Orbayu

En ciertos vehículos que se despachan ahora, un dispositivo de sensibilidad ante la lluvia dispensa a los conductores de despejar el cristal. Las máquinas continúan asumiendo las tareas que declina el hombre sin despreciar ninguna, y se hacen cargo ya desde el parabrís de interpretar la llegada de la lluvia, su incremento o su deceso.

Pero hete aquí lo que dice el mecánico: que el orbayu los vuelve locos, que la redecilla impresa sobre la luna se confunde con el meteoro y el mecanismo responde a tontas y a locas, sin acertar la cantidad de agua que suministra -cuando orbaya- el cielo cantábrico.

Que salvo el deformado “llovizna”, el castellano no tenga un término propio para ese modo de llover, quizá se deba a que la lengua se comporta allí tan tajante como el clima, y que de León para abajo, o llueve en modo y manera o no se nombra por despreciable la llegada del agua: en la meseta no caben las estaciones intermedias, y se vuela como vencejo entre la estación fría y el cielo abrasador, resultando toda Castilla, si no ancha y una, a lo sumo dos.

A cambio, la España verde tiene tanta gama en lenguas y geografía como en tiempo, siendo frecuente que el clima de valles vecinos entre en contradicción, y que por ello resulte muy apropiado un plural como el de Las Asturias.

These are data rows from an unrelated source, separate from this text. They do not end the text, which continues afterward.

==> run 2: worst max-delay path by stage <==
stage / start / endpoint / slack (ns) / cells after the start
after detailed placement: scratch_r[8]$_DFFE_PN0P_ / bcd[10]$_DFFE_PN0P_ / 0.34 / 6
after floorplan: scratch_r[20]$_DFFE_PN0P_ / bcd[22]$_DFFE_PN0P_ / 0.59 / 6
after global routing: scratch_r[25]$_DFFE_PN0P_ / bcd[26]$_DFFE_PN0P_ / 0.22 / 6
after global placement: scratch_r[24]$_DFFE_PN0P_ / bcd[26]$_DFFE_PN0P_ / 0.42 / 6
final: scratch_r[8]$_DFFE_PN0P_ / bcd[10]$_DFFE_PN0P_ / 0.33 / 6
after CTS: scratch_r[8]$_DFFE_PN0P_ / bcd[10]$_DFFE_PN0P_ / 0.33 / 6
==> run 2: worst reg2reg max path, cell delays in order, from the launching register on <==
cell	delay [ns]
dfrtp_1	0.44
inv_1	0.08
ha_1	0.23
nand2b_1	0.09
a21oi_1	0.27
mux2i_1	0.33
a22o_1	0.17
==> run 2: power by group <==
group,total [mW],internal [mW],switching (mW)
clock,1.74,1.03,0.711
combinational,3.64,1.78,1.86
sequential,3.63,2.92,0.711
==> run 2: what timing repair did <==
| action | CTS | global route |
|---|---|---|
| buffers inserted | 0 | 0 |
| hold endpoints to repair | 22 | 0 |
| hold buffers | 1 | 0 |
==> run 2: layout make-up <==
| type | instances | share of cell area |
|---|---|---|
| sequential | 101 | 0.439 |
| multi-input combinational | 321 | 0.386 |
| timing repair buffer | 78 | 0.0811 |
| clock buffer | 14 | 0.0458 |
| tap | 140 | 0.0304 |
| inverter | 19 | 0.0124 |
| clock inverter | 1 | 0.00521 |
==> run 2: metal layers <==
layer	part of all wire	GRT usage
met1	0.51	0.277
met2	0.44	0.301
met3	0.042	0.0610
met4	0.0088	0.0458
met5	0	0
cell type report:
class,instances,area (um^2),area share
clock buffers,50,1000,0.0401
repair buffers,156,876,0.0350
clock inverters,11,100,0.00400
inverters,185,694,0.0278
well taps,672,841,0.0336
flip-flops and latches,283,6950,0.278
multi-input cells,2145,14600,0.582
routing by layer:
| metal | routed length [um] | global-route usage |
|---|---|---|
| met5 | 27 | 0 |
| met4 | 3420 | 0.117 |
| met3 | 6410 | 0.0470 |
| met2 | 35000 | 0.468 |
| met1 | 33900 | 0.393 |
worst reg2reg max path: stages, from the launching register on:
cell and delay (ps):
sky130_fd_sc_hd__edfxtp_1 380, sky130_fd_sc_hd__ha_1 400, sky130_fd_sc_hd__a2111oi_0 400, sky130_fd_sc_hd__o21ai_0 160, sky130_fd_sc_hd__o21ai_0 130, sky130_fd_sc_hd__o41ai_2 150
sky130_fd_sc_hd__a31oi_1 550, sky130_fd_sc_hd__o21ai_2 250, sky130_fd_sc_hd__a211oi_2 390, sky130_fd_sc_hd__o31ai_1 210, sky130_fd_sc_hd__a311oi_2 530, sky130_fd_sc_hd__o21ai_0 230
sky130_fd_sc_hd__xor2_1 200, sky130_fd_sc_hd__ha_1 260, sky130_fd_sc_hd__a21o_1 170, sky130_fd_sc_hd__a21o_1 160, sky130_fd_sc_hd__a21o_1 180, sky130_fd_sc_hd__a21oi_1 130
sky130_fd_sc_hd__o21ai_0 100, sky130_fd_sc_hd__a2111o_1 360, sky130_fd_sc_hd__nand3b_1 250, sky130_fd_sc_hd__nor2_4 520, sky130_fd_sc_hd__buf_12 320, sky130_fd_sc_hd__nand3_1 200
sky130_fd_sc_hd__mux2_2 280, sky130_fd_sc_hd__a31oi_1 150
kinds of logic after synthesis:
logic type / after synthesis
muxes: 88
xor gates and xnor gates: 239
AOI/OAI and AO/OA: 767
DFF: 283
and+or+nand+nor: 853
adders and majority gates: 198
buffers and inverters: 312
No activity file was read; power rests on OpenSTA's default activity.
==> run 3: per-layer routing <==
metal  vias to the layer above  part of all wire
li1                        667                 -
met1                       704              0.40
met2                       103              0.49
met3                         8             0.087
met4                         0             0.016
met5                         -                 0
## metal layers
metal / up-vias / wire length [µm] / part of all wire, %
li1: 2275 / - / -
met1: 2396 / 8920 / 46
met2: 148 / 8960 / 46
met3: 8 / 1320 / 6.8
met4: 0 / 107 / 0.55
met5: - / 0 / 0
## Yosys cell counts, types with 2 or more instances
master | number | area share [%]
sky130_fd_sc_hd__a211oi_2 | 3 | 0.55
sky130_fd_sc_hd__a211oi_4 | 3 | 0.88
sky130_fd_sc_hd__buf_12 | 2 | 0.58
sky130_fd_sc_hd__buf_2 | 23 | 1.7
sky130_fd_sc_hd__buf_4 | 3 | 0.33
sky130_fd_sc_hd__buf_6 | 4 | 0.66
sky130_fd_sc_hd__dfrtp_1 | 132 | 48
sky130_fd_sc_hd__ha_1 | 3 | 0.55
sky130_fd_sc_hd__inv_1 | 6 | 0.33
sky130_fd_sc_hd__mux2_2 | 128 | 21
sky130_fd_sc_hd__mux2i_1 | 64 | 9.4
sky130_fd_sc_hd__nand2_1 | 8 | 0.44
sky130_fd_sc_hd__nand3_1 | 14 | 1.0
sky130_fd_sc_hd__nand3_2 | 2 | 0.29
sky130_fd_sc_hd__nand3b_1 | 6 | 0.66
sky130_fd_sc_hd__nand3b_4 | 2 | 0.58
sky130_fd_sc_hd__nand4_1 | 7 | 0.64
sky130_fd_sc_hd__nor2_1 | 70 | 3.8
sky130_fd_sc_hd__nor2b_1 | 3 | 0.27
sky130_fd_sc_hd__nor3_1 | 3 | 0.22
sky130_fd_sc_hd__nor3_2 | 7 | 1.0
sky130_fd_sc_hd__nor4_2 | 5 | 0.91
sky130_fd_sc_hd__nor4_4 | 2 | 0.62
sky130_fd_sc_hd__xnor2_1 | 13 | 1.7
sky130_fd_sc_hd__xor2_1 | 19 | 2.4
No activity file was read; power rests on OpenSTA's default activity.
===== src/rtl/lampfpu_exp_rnd_pack_decide.sv =====
// Combinational round-up / inexact decision from the low fraction bits.
// Rounding is suppressed when the multiplier marks the result as pre-encoded.
module lampfpu_exp_rnd_decide
  import exponential_pkg::*;
(
  input  rndMode_t   rndMode_i,
  input  logic       s_i,
  input  logic [3:0] lgrs_i,
  input  logic       isToRound_i,
  output logic       roundUp_o,
  output logic       inexact_o
);

  logic lsb;
  logic g;
  logic rs;

  assign lsb       = lgrs_i[3];
  assign g         = lgrs_i[2];
  assign rs        = lgrs_i[1] | lgrs_i[0];
  assign inexact_o = g | rs;
  assign roundUp_o = isToRound_i & FUNC_rndUp(rndMode_i, s_i, lsb, g, rs);

endmodule


===== src/rtl/lampfpu_exp_rnd_pack.sv =====
// Two-stage round/pack of the unrounded bfloat16 multiplier result with sticky flags.
// Macro LAMPFPU_EXP_RND_MODES_EN adds rndMode_i and directed rounding modes.
module lampfpu_exp_rnd_pack
  import exponential_pkg::*;
(
  input  logic        clk,
  input  logic        rst,
  input  logic        doRound_i,
  output logic        ready_o,
  input  logic        s_i,
  input  logic [7:0]  e_i,
  input  logic [11:0] f_i,
  input  logic        isOverflow_i,
  input  logic        isUnderflow_i,
  input  logic        isToRound_i,
`ifdef LAMPFPU_EXP_RND_MODES_EN
  input  logic [1:0]  rndMode_i,
`endif
  output logic [15:0] res_o,
  output logic        valid_o,
  input  logic        ready_i,
  output logic        ovf_o,
  output logic        unf_o,
  output logic        inx_o,
  output logic [2:0]  flagsSticky_o,
  input  logic        flagsClr_i
);

  // Handshake: an input is taken on a clock edge where doRound_i & ready_o; a result
  // leaves on an edge where valid_o & ready_i. Both stages shift together only when
  // stage 2 is empty or draining, otherwise everything holds and inputs are dropped.
  logic       advance;
  logic       s1Valid, s1S, s1Inx, s1Ovf, s1Unf, s1ToRound;
  logic [7:0] s1E;
  logic [8:0] s1Sum;
  rndMode_t   mode, s1Mode;
  logic       roundUp, inexact;

`ifdef LAMPFPU_EXP_RND_MODES_EN
  assign mode = rndMode_t'(rndMode_i);
`else
  assign mode = RNE;
`endif

  lampfpu_exp_rnd_decide u_decide (
    .rndMode_i   (mode),
    .s_i         (s_i),
    .lgrs_i      (f_i[3:0]),
    .isToRound_i (isToRound_i),
    .roundUp_o   (roundUp),
    .inexact_o   (inexact)
  );

  assign advance = ~valid_o | ready_i;
  assign ready_o = advance;

  // Saturate to max finite when the rounding direction points back toward zero.
  logic        satMax;
  logic [15:0] ovfWord;
  logic [7:0]  eInc;
  logic [15:0] nxtRes;
  logic        nxtOvf, nxtUnf, nxtInx;

`ifdef LAMPFPU_EXP_RND_MODES_EN
  assign satMax = (s1Mode == RTZ) | ((s1Mode == RUP) & s1S) | ((s1Mode == RDN) & ~s1S);
`else
  assign satMax = 1'b0;
`endif

  assign ovfWord = satMax ? {s1S, BF16_MAXF_E_F[14:0]} : {s1S, BF16_INF_E_F[14:0]};
  assign eInc    = s1E + 8'd1;

  always_comb begin
    nxtRes = {s1S, s1E, s1Sum[6:0]};
    nxtOvf = 1'b0;
    nxtInx = s1Inx & s1ToRound;
    nxtUnf = s1Unf & s1Inx;
    if (s1ToRound) begin
      if (s1Ovf) begin
        nxtRes = ovfWord;
        nxtOvf = 1'b1;
        nxtInx = 1'b1;
      end else if (s1Sum[8]) begin
        if (eInc == 8'hFF) begin
          nxtRes = ovfWord;
          nxtOvf = 1'b1;
          nxtInx = 1'b1;
        end else begin
          nxtRes = {s1S, eInc, 7'h0};
        end
      end
    end
  end

  always_ff @(posedge clk or negedge rst) begin
    if (!rst) begin
      s1Valid       <= 1'b0;
      s1S           <= 1'b0;
      s1E           <= 8'h0;
      s1Sum         <= 9'h0;
      s1Inx         <= 1'b0;
      s1Ovf         <= 1'b0;
      s1Unf         <= 1'b0;
      s1ToRound     <= 1'b0;
      s1Mode        <= RNE;
      valid_o       <= 1'b0;
      res_o         <= 16'h0;
      ovf_o         <= 1'b0;
      unf_o         <= 1'b0;
      inx_o         <= 1'b0;
      flagsSticky_o <= 3'b000;
    end else begin
      if (advance) begin
        s1Valid <= doRound_i;
        if (doRound_i) begin
          s1S       <= s_i;
          s1E       <= e_i;
          s1Sum     <= {1'b0, f_i[10:3]} + {8'h0, roundUp};
          s1Inx     <= inexact;
          s1Ovf     <= isOverflow_i;
          s1Unf     <= isUnderflow_i;
          s1ToRound <= isToRound_i;
          s1Mode    <= mode;
        end
        valid_o <= s1Valid;
        if (s1Valid) begin
          res_o <= nxtRes;
          ovf_o <= nxtOvf;
          unf_o <= nxtUnf;
          inx_o <= nxtInx;
        end
      end
      flagsSticky_o <= (flagsClr_i ? 3'b000 : flagsSticky_o)
                     | ((valid_o & ready_i) ? {ovf_o, unf_o, inx_o} : 3'b000);
    end
  end

endmodule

A su vez, de todos los modos de llover el más plural es el del orbayu, término escurridizo al castellano y fenómeno que la electrónica global no encaja bien: las escobillas responden tarde a la lluvia imprecisa; o a bandazos, como si alguien chivase de repente al sensor sobre la propiedad “calabobos” que tiene ese agua.

Y ése es el acierto de las lenguas vernáculas: adelantan a las universales en la vecindad de las cosas, dominan por ende los fenómenos locales y, cuando ni llueve mucho ni poco, empapa sin avisar y se desquicia la robótica, sus hablantes tienen algo singular que decir.